All of us are pulled in various directions and maintaining a schedule that allows that kind of dedication is no small thing. The commitment, however, is part of the reward. Like exercising physical muscles, exercising our self-discipline gives us more control and, ironically, more freedom. There also seems to be no surer cure for “painters’ block” and the hesitiation that sometimes comes from confronting a blank canvas.
I’ll follow up on this topic in the coming weeks and look at some artists who are trying to pursue this course in smaller doses, perhaps reaping fewer benefits, but still adopting a regimen that requires dedication and commitment to a schedule. Some are doing paintings on a less frequent schedule, some are committing themselves to daily drawings or sketchbook entries, and sometimes a mix of the two.
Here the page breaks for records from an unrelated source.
$ cat config.mk
export PLATFORM = sky130hd
export DESIGN_NAME = swirq_prio_top
export DESIGN_NICKNAME = d
export VERILOG_FILES = /design/src/rtl/swirq_pkg.sv /design/src/rtl/swirq_scan.sv /design/src/rtl/swirq_ctrl.sv /design/src/rtl/swirq_dpath.sv /design/src/rtl/swirq_prio_top.sv
export SDC_FILE = /design/constraint.sdc
export NUM_CORES = 1
export LEC_CHECK = 0
export BUFFER_PORTS_ARGS = -buffer_cell sky130_fd_sc_hd__buf_2
export CAP_MARGIN = 20
export CORE_MARGIN = 4
export CORE_UTILIZATION = 45
export CTS_BUF_LIST = sky130_fd_sc_hd__clkbuf_2
export DETAILED_ROUTE_END_ITERATION = 10
export GPL_TIMING_DRIVEN = 0
export PLACE_DENSITY = 0.88
export SYNTH_ARGS = -nofsm -noshare
export SYNTH_HDL_FRONTEND = slang
export SYNTH_SLANG_ARGS = --single-unit
$ cat constraint.sdc
create_clock -name clk -period 6.4 [get_ports clk]
set_input_delay 0.96 -clock clk [delete_from_list [all_inputs] [get_ports clk]]
set_output_delay 0.96 -clock clk [all_outputs]
set_load 0.005 [all_outputs]
$ cat src/rtl/swirq_pkg.sv
package swirq_pkg;

  typedef enum logic [1:0] {
    OP_NONE = 2'b00,
    OP_SET  = 2'b01,
    OP_CLR  = 2'b10,
    OP_WR   = 2'b11
  } swOp_e;

  // Strobes from control to datapath, valid for one cycle.
  typedef struct packed {
    logic opSet;
    logic opClr;
    logic opWr;
    logic timerHit;
    logic idxInstall;
    logic idxRetire;
    logic idxLoad;
  } ctrlStrobe_t;

endpackage

$ cat src/rtl/swirq_scan.sv
module swirq_scan #(
  parameter int LEVELS = 16,
  localparam int LVL_W = $clog2(LEVELS)
) (
  input  logic [LEVELS-1:0] pendVec,
  output logic [LVL_W-1:0]  winLevel,
  output logic              pendAny
);

  // Ascending loop: a later (higher) hit overrides, so the top level wins.
  always_comb begin
    winLevel = '0;
    for (int i = 1; i < LEVELS; i++) begin
      if (pendVec[i]) winLevel = LVL_W'(i);
    end
  end

  assign pendAny = |pendVec[LEVELS-1:1];

endmodule

$ cat src/rtl/swirq_ctrl.sv
module swirq_ctrl
  import swirq_pkg::*;
#(
  parameter int              LEVELS   = 16,
  parameter int              IDX_W    = 8,
  parameter logic [IDX_W-1:0] EXT_BASE = 8'h40,
  localparam int             LVL_W    = $clog2(LEVELS)
) (
  input  logic              clk,
  input  logic              rst,
  input  logic              opValid,
  input  logic [1:0]        opSel,
  input  logic              supervisor,
  input  logic              tickEvt,
  input  logic              stickEvt,
  input  logic              htickEvt,
  input  logic [LEVELS-1:0] extLevel,
  input  logic              coreIdxLoad,
  input  logic              pendAny,
  input  logic [IDX_W-1:0]  idxCur,
  output ctrlStrobe_t       strobe,
  output logic              illegalOp,
  output logic              wakeCore
);

  logic opReq, opOk, inRange, eligible;
  logic [LEVELS-1:1] extPrev;

  assign opReq     = opValid && (swOp_e'(opSel) != OP_NONE);
  assign opOk      = opReq && supervisor;
  assign illegalOp = opReq && !supervisor;

  assign inRange  = (idxCur[IDX_W-1:LVL_W] == EXT_BASE[IDX_W-1:LVL_W]);
  assign eligible = (idxCur == '0) || inRange;

  always_comb begin
    strobe            = '0;
    strobe.opSet      = opOk && (swOp_e'(opSel) == OP_SET);
    strobe.opClr      = opOk && (swOp_e'(opSel) == OP_CLR);
    strobe.opWr       = opOk && (swOp_e'(opSel) == OP_WR);
    strobe.timerHit   = tickEvt || stickEvt || htickEvt;
    strobe.idxLoad    = coreIdxLoad;
    strobe.idxInstall = !coreIdxLoad && pendAny && eligible;
    strobe.idxRetire  = !coreIdxLoad && !pendAny && inRange;
  end

  always_ff @(posedge clk) begin
    if (rst) begin
      extPrev  <= '0;
      wakeCore <= 1'b0;
    end else begin
      extPrev  <= extLevel[LEVELS-1:1];
      wakeCore <= |(extLevel[LEVELS-1:1] & ~extPrev);
    end
  end

  // a core load suppresses both automatic index updates
  a_r12_load_wins: assert property (@(posedge clk) disable iff (rst)
    coreIdxLoad |-> !(strobe.idxInstall || strobe.idxRetire));

  // a refused operation produces no write strobe
  a_r3_no_write_strobe: assert property (@(posedge clk) disable iff (rst)
    illegalOp |-> !(strobe.opSet || strobe.opClr || strobe.opWr));

endmodule

$ cat src/rtl/swirq_dpath.sv
module swirq_dpath
  import swirq_pkg::*;
#(
  parameter int              LEVELS   = 16,
  parameter int              SW_W     = 32,
  parameter int              IDX_W    = 8,
  parameter logic [IDX_W-1:0] EXT_BASE = 8'h40,
  localparam int             LVL_W    = $clog2(LEVELS),
  localparam int             TIMER_LEVEL = LEVELS - 2
) (
  input  logic              clk,
  input  logic              rst,
  input  ctrlStrobe_t       strobe,
  input  logic [SW_W-1:0]   opnd,
  input  logic [LEVELS-1:0] extLevel,
  input  logic [IDX_W-1:0]  coreIdx,
  output logic [SW_W-1:0]   swReg,
  output logic              pendAny,
  output logic [IDX_W-1:0]  trapIdx,
  output logic              hardReq,
  output logic              newIrq
);

  logic [SW_W-1:0]   swNext;
  logic [LEVELS-1:0] pendVec;
  logic [LVL_W-1:0]  winLevel;
  logic [IDX_W-1:0]  newIdx;

  always_comb begin
    swNext = swReg;
    if (strobe.opSet)      swNext = swReg | opnd;
    else if (strobe.opClr) swNext = swReg & ~opnd;
    else if (strobe.opWr)  swNext = opnd;
    if (strobe.timerHit)   swNext[0] = 1'b1;
  end

  always_ff @(posedge clk) begin
    if (rst) swReg <= '0;
    else     swReg <= swNext;
  end

  assign pendVec[0] = 1'b0;
  for (genvar lv = 1; lv < LEVELS; lv++) begin : g_pend
    if (lv == TIMER_LEVEL) begin : g_timer
      assign pendVec[lv] = extLevel[lv] | swReg[lv] | swReg[0];
    end else begin : g_plain
      assign pendVec[lv] = extLevel[lv] | swReg[lv];
    end
  end

  swirq_scan #(.LEVELS(LEVELS)) u_scan (
    .pendVec (pendVec),
    .winLevel(winLevel),
    .pendAny (pendAny)
  );

  assign newIdx = EXT_BASE | {{(IDX_W-LVL_W){1'b0}}, winLevel};

  always_ff @(posedge clk) begin
    if (rst) begin
      trapIdx <= '0;
      hardReq <= 1'b0;
      newIrq  <= 1'b0;
    end else begin
      newIrq <= 1'b0;
      if (strobe.idxLoad) begin
        trapIdx <= coreIdx;
      end else if (strobe.idxInstall) begin
        trapIdx <= newIdx;
        if (newIdx != trapIdx) begin
          newIrq  <= 1'b1;
          hardReq <= 1'b1;
        end
      end else if (strobe.idxRetire) begin
        trapIdx <= '0;
        hardReq <= 1'b0;
      end
    end
  end

  // a timer event leaves the timer bit set
  a_r4_timer_bit: assert property (@(posedge clk) disable iff (rst)
    strobe.timerHit |=> swReg[0]);

  // a fresh index always comes with the request level
  a_r9_pulse_has_req: assert property (@(posedge clk) disable iff (rst)
    newIrq |-> hardReq);

  // an installed index carries a nonzero level
  a_r6_level_nonzero: assert property (@(posedge clk) disable iff (rst)
    strobe.idxInstall |=> (trapIdx[LVL_W-1:0] != '0));

endmodule

$ cat src/rtl/swirq_prio_top.sv
module swirq_prio_top
  import swirq_pkg::*;
#(
  parameter int              LEVELS   = 16,
  parameter int              SW_W     = 32,
  parameter int              OPND_W   = 64,
  parameter int              IDX_W    = 8,
  parameter logic [IDX_W-1:0] EXT_BASE = 8'h40
) (
  input  logic              clk,
  input  logic              rst,
  input  logic [LEVELS-1:0] extLevel,
  input  logic              tickEvt,
  input  logic              stickEvt,
  input  logic              htickEvt,
  input  logic              opValid,
  input  logic [1:0]        opSel,
  input  logic [OPND_W-1:0] opSrcA,
  input  logic [OPND_W-1:0] opSrcB,
  input  logic              supervisor,
  input  logic              coreIdxLoad,
  input  logic [IDX_W-1:0]  coreIdx,
  output logic              illegalOp,
  output logic [SW_W-1:0]   swRead,
  output logic [IDX_W-1:0]  trapIdx,
  output logic              hardReq,
  output logic              newIrq,
  output logic              wakeCore
);

  ctrlStrobe_t     strobe;
  logic            pendAny;
  logic [SW_W-1:0] opnd;

  assign opnd = opSrcA[SW_W-1:0] ^ opSrcB[SW_W-1:0];

  swirq_ctrl #(
    .LEVELS(LEVELS), .IDX_W(IDX_W), .EXT_BASE(EXT_BASE)
  ) u_ctrl (
    .clk        (clk),
    .rst        (rst),
    .opValid    (opValid),
    .opSel      (opSel),
    .supervisor (supervisor),
    .tickEvt    (tickEvt),
    .stickEvt   (stickEvt),
    .htickEvt   (htickEvt),
    .extLevel   (extLevel),
    .coreIdxLoad(coreIdxLoad),
    .pendAny    (pendAny),
    .idxCur     (trapIdx),
    .strobe     (strobe),
    .illegalOp  (illegalOp),
    .wakeCore   (wakeCore)
  );

  swirq_dpath #(
    .LEVELS(LEVELS), .SW_W(SW_W), .IDX_W(IDX_W), .EXT_BASE(EXT_BASE)
  ) u_dpath (
    .clk     (clk),
    .rst     (rst),
    .strobe  (strobe),
    .opnd    (opnd),
    .extLevel(extLevel),
    .coreIdx (coreIdx),
    .swReg   (swRead),
    .pendAny (pendAny),
    .trapIdx (trapIdx),
    .hardReq (hardReq),
    .newIrq  (newIrq)
  );

  // a refused operation with no timer event leaves the register as it was
  a_r3_reg_kept: assert property (@(posedge clk) disable iff (rst)
    (illegalOp && !(tickEvt || stickEvt || htickEvt)) |=> $stable(swRead));

  // the wake pulse lasts one cycle while the lines hold still
  a_r10_single_wake: assert property (@(posedge clk) disable iff (rst)
    (wakeCore && $stable(extLevel)) |=> !wakeCore);

endmodule

* Word level (Yosys, flattened, before mapping)
Cells that the tools add are included.
** Storage, ports and cells
- Register bits after elaboration :: 58
- Input port bits :: 162
- Bits in writable memories :: 0
- Memories kept :: 0
- Output and inout bits :: 44
- Bits in latches :: 0
- Bits in read-only memories :: 0
** Operators by class
- Magnitude comparators :: 0
- Shifts and indexed selects :: 0
- Bitwise logic cells :: 24
- Divide/modulo/power cells :: 0
- Multipliers :: 0
- Mux-type cells :: 26
- Eq/ne operators :: 6
- Reduce and logical (&&, ||, !) cells :: 26
- Add/subtract/negate cells :: 0
** Operators by type and width (count)
- two-way mux 32 bit :: 3
- two-way mux 4 bit :: 14
- AND 32 bit :: 1
- inverter 32 bit :: 1
- OR 32 bit :: 1
- XOR 32 bit :: 1
- OR reduction 15 bit :: 2
- two-way mux 8 bit :: 3
- OR 1 bit :: 16
- AND 15 bit :: 1
- inverter 15 bit :: 1
- logical AND 1 bit :: 10
- logical NOT 8 bit :: 1
- != test 7 x 8 -> 1 bit :: 1
- two-way mux 1 bit :: 6
- nonzero test 3 bit :: 2
- equality test 2 bit (second input constant) :: 2
- equality test 4 x 3 -> 1 bit (second input constant) :: 1
- nonzero test 2 bit :: 2
- nonzero test 4 bit :: 1
- logical NOT 1 bit :: 3
- logical OR 1 bit :: 3
- AND reduction 3 bit :: 1
- OR reduction 3 bit :: 1
- other kinds (3) :: 4

* Logic depth before layout (Yosys ltp)
Gate-level depths: netlist of run 1.
- Depth in word-level cells :: 19
- Gate-level depth with buffers :: 8
- Depth with buffers taken out :: 6

* Modules after synthesis
From an unflattened synthesis of run 1, not the netlist that was laid out.
** Unflattened totals
- Cells, all modules :: 418
- Area total of the unflattened synthesis :: 3271.9 sq um
** By module, submodules not included
- swirq_dpath :: area an instance 2230.9 sq um, instances 1, sequential area each 840.8 sq um, cells an instance 287
- swirq_ctrl :: area an instance 600.6 sq um, instances 1, sequential area each 320.3 sq um, cells an instance 70
- swirq_prio_top :: area an instance 280.3 sq um, instances 1, sequential area each 0.0 sq um, cells an instance 32
- swirq_scan :: area an instance 160.2 sq um, instances 1, sequential area each 0.0 sq um, cells an instance 29

* Least setup slack after synthesis of run 1
OpenSTA, ideal clock, no wires.
- Path kind :: input to register
- Start point :: in extLevel[11]
- End point :: reg u_dpath.hardReq
- Path slack :: 3.696 ns
- Arrival :: 2.571 ns
- Required time :: 6.268 ns
- Cell stages on the path :: 6
- Path buffers :: 0
- Library setup time :: 0.132 ns
- Path through :: or4_4 or4b_1 o21ai_1 a22oi_1 o41ai_2 a21oi_1
** On the way
- Cells in the longest elaborated chain, start to end :: 9
** RTL lines
- start: declaration :: line swirq_prio_top.sv:12 : input logic [LEVELS-1:0] extLevel,
- OR 1 bit (*) :: line swirq_dpath.sv:47 : assign pendVec[lv] = extLevel[lv] | swReg[lv];
- two-way mux 4 bit (5 in a row) :: line swirq_scan.sv:14 : if (pendVec[i]) winLevel = LVL_W'(i);
- != test 7 x 8 -> 1 bit :: line swirq_dpath.sv:70 : if (newIdx != trapIdx) begin
- != test 2 x 1 -> 1 bit (no line)
- AND reduction 3 bit (no line)
- end signal: assignment :: line swirq_dpath.sv:62 : hardReq <= 1'b0;
- end signal: assignment :: line swirq_dpath.sv:72 : hardReq <= 1'b1;
- end signal: assignment :: line swirq_dpath.sv:76 : hardReq <= 1'b0;
- end: declaration :: line swirq_dpath.sv:20 : output logic hardReq,
Mark *: on every way between the ends. The rest lies on a longest branch, timed or not.
A chain may end at the register's enable or synchronous reset.

* Worst setup path in the final report of run 1
- Start point :: in opSel[0]
- End point :: out illegalOp
** On the way
- Cells in the longest elaborated chain, start to end :: 3
** RTL lines
- start: declaration :: line swirq_prio_top.sv:17 : input logic [1:0] opSel,
- nonzero test 2 bit :: line swirq_ctrl.sv:29 : assign opReq = opValid && (swOp_e'(opSel) != OP_NONE);
- logical AND 1 bit :: line swirq_ctrl.sv:29
- logical AND 1 bit :: line swirq_ctrl.sv:31 : assign illegalOp = opReq && !supervisor;
- end: declaration :: line swirq_prio_top.sv:23 : output logic illegalOp,
No other way between the ends.

==> results of run 1 <==
## metrics by stage
stage	power [mW]	setup slack, ns	hold WS, ns	instances
floorplan	0.482	3.70	0.466	342
global placement	0.548	3.42	0.462	556
detailed placement	0.554	3.40	0.477	556
CTS	0.728	3.62	0.501	571
global route	0.766	3.48	0.546	571
finish	0.720	3.61	0.498	571
## flip-flops by register name (all words and copies together), names as in the netlist
register / count
u_dpath.trapIdx: 8
u_ctrl.wakeCore: 1
u_dpath.hardReq: 1
u_ctrl.extPrev: 15
u_dpath.swReg: 32
u_dpath.newIrq: 1
## logic make-up after synthesis
| kind of cell | share of synthesized area |
|---|---|
| AOI/OAI and AO/OA | 0.249 |
| xor gates and xnor gates | 0.102 |
| buffers and inverters | 0.0437 |
| DFF | 0.410 |
| muxes | 0.0110 |
| and+or+nand+nor | 0.185 |
## per-layer routing
metal | wire (microns) | up-vias
met3 | 963 | 14
met1 | 3650 | 1405
met4 | 137 | 0
li1 | - | 1535
met5 | 0 | -
met2 | 3920 | 154
## worst min-delay path: stages (launching register included)
cell	delay [ns]
dfxtp_1	0.34
o21ai_0	0.07
a21oi_1	0.06
## Yosys cell counts (2+ instances only)
cell type  instances
nor2_1            64
dfxtp_1           58
a22oi_1           25
o21ai_0           22
a21oi_1           20
xor2_1            19
clkbuf_1          16
inv_1             16
xnor2_1           14
a211oi_1          10
nand2_1            9
nor4_1             8
nor2b_1            7
o22ai_1            5
a31oi_1            4
and3_1             4
o211ai_1           4
a221oi_1           3
a2111oi_0          2
a222oi_1           2
mux2i_1            2
nor3_1             2
or3_1              2
or4_1              2
or4_4              2
## how the worst max path moves through the flow
stage / from / end / slack, ns / cells past startpoint
floorplan: extLevel[11] / u_dpath.hardReq$_SDFFE_PP0P_ / 3.70 / 6
global placement: extLevel[11] / u_dpath.hardReq$_SDFFE_PP0P_ / 3.42 / 7
detailed placement: extLevel[11] / u_dpath.hardReq$_SDFFE_PP0P_ / 3.40 / 7
CTS: opSel[0] / illegalOp / 3.62 / 5
global route: opSel[0] / illegalOp / 3.48 / 5
finish: opSel[0] / illegalOp / 3.61 / 5
## layout make-up
class	instances	area [sq um]	share of cell area
Buffer	17	63.8	0.0173
Clock buffer	10	50.0	0.0135
Clock inverter	5	22.5	0.00609
Inverter	16	60.1	0.0162
Multi-Input combinational cell	251	1550	0.419
Sequential cell	58	1160	0.314
Tap cell	75	93.8	0.0254
Timing Repair Buffer	139	696	0.188
## power breakdown
part	total [mW]	internal (mW)	switching, mW
Combinational	0.153	0.0728	0.0798
Sequential	0.395	0.380	0.0149
Clock	0.172	0.0464	0.126
==> impl_metrics.env, run 1 <==
export IMPL_antenna_cells=0
export IMPL_grt_antenna_before_repair=0
export IMPL_grt_overflow=0
export IMPL_drc_errors=0
export IMPL_layout_commonest_cell="buf_2"
export IMPL_met3_usage=0.0747
export IMPL_cp_common_cell="buf_2"
export IMPL_viasPerCell=5.44
export IMPL_critPathTopFamily="buffers and inverters"
export IMPL_mostFrequentLayoutCells="buf_2, nor2_1, dfxtp_1"
export IMPL_fillCellCount=568
export IMPL_powerDensity_mw_per_mm2=195
export IMPL_postRouteAntennaNets=0
export IMPL_finalCritPeriodShare=0.435
export IMPL_grt_use_met2=0.356
export IMPL_coreArea_sq_mm=0.00603
export IMPL_synth_main_ff_cell="dfxtp_1"
export IMPL_holdPathStages=2
export IMPL_fin_crit_ns=2.79
export IMPL_clock_skew_ns=0.0236
export IMPL_rrSetupSlack_ns=4.03
export IMPL_hold_end="u_dpath.hardReq$_SDFFE_PP0P_"
export IMPL_grt_max_degree=11
export IMPL_power_leakage_nw=1.70
export IMPL_grt_use_met1=0.285
export IMPL_routed_wl_microns=8670
export IMPL_grt_busiest_layer="met2"
export IMPL_max_stage_delay_ns=0.33
export IMPL_hold_start="u_dpath.hardReq$_SDFFE_PP0P_"
export IMPL_num_vias=3108
export IMPL_cts_buffer_depth=2
export IMPL_reg2regPathDepth=6
export IMPL_fp_dieArea_sq_mm=0.00763
export IMPL_path_clk_slew_ns=0.15
export IMPL_synth_cells=342
export IMPL_cts_setup_buffers=0
export IMPL_portBuffers=139
export IMPL_ys_seq_area_frac=0.410
export IMPL_die_x_microns=87.4
export IMPL_ios=206
export IMPL_syn_area_per_cell_sq_um=8.29
export IMPL_crit_path_max_fanout=10
export IMPL_post_route_util=0.614
export IMPL_grt_total_usage=0.226
export IMPL_cts_buffers=9
export IMPL_setup_violations_final=0
export IMPL_start_kind="input port"
export IMPL_min_path_type="flip-flop to flip-flop"
export IMPL_synth_ff_latch_count=58
export IMPL_outcome="completed"
export IMPL_r2r_start="u_dpath.swReg[11]$_SDFFE_PP0P_"
export IMPL_finalMaxSlewViolations=0
export IMPL_grt_pass1_vias=2954
export IMPL_dr_pass1_iters=4
export IMPL_cap_violations=0
export IMPL_slowest_stage="clkbuf_1"
export IMPL_cts_tree="built"
export IMPL_grt_pass1_wl_microns=13400
export IMPL_relSlewSlack=0.452
export IMPL_r2r_end="u_dpath.hardReq$_SDFFE_PP0P_"
export IMPL_synth_warnings=0
export IMPL_fin_setup_tns_ns=0
export IMPL_rows=28
export IMPL_nets=654
export IMPL_ir_drop_mv=0.114
export IMPL_place_congestion=0.926
export IMPL_detailed_place_hpwl_microns=6880
export IMPL_yosysTopAreaCell="dfxtp_1"
export IMPL_die_h_microns=87.4
export IMPL_worstPathRequired_ns=5.44
export IMPL_path_cells="buf_2, clkbuf_1, nor2_1, nor3b_1, buf_2"
export IMPL_worstPathBufferInverterCount=3
export IMPL_ys_types=45
export IMPL_wl_per_cell_microns=15.2
export IMPL_insertion_delay_ns=0.46
export IMPL_cts_root_buffer="clkbuf_2"
export IMPL_synth_area_leaders="dfxtp_1, nor2_1, a22oi_1, xor2_1, xnor2_1"
export IMPL_cts_sinks=58
export IMPL_postLayoutCellArea_sq_mm=0.00370
export IMPL_grt_setup_unrepaired="false"
export IMPL_synthesis_nets=504
export IMPL_drive_gt1_frac=0.321
export IMPL_synth_edff_count=0
export IMPL_initial_core_util=0.471
export IMPL_netlist_area_leader_share=0.410
export IMPL_synthArstFlopShare=0
export IMPL_worst_pin_slew_ns=0.816
export IMPL_synth_area_sq_mm=0.00284
export IMPL_drtIter0Drc=165
export IMPL_maxClockFrequency_mhz=359
export IMPL_hold_viol_final=0
export IMPL_crit_type="input port to primary output"
export IMPL_end_kind="primary output"
export IMPL_placed_area_sq_mm=0.00362
export IMPL_ctsHoldBuffers=0
export IMPL_cts_resized=0
export IMPL_htreeDepth=3
export IMPL_syn2layout_area_growth_pct=30.4
export IMPL_critical_path_arrival_ns=1.83
(Power assumes the default switching activity.)
==> run 2, diff against run 1 <==
--- a/config.mk
+++ b/config.mk
@@ -8,11 +8,11 @@
 export BUFFER_PORTS_ARGS = -buffer_cell sky130_fd_sc_hd__buf_2
 export CAP_MARGIN = 20
 export CORE_MARGIN = 4
-export CORE_UTILIZATION = 45
+export CORE_UTILIZATION = 38
 export CTS_BUF_LIST = sky130_fd_sc_hd__clkbuf_2
 export DETAILED_ROUTE_END_ITERATION = 10
 export GPL_TIMING_DRIVEN = 0
-export PLACE_DENSITY = 0.88
+export PLACE_DENSITY = 0.79
 export SYNTH_ARGS = -nofsm -noshare
 export SYNTH_HDL_FRONTEND = slang
 export SYNTH_SLANG_ARGS = --single-unit
==> constraint.sdc (replaced) <==
create_clock -name clk -period 2.4 [get_ports clk]
set_input_delay 0.36 -clock clk [delete_from_list [all_inputs] [get_ports clk]]
set_output_delay 0.36 -clock clk [all_outputs]
set_load 0.005 [all_outputs]
==> run 2 against run 1 <==
Against the previous run:
- combinational power increased to 2.7 times the previous value
- routed wire length grew 2.3%
- design area is 3.7% higher
- core utilization fell by 8.5 points
- count of clock-buffer cells in the layout did not move
- non-clock buffer count is 2 higher
- critical path depth is 1 higher
- cell count is 4.7% higher
- first-iteration DRC count is 31% lower
- power grew to 3.0 times the previous value
- register-to-register slack worse by 4.0 ns
- highest routed layer unchanged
Today, here are four more of the intrepid painters who have gone the “full monty” and embarked on the course of doing a painting a day.
Justin Clayton is a painter from California who studied at the California Art Institute and the Los Angeles Academy of Figurative Arts. He started his Daily Paintings website (not arranged as a blog) on January 1st of this year. He paints in oil on masonite panels of 5×5 or 5×7 inches. His site includes a time-lapse video of the process of creating one of his small paintings (requires Quicktime 7, which you should have anyway if you like high-quality web video).
New Mexico painter John Conkey has created a fascinating variation on the painting a day process. His painting blog, Themeworks, is a journal of daily paintings that are based on 12 monthly themes, chosen on the first day of each month. His stated goal is to pursue this for one year. Conkey’s primary website emphasizes landscapes and portraits and he differs from most of the other artists working in the painting a day framework by showing a much wider variety of subject, from plein air landscapes, birds, butterflies and other wildlife as well as small household objects, and is one of the few to include small portraits.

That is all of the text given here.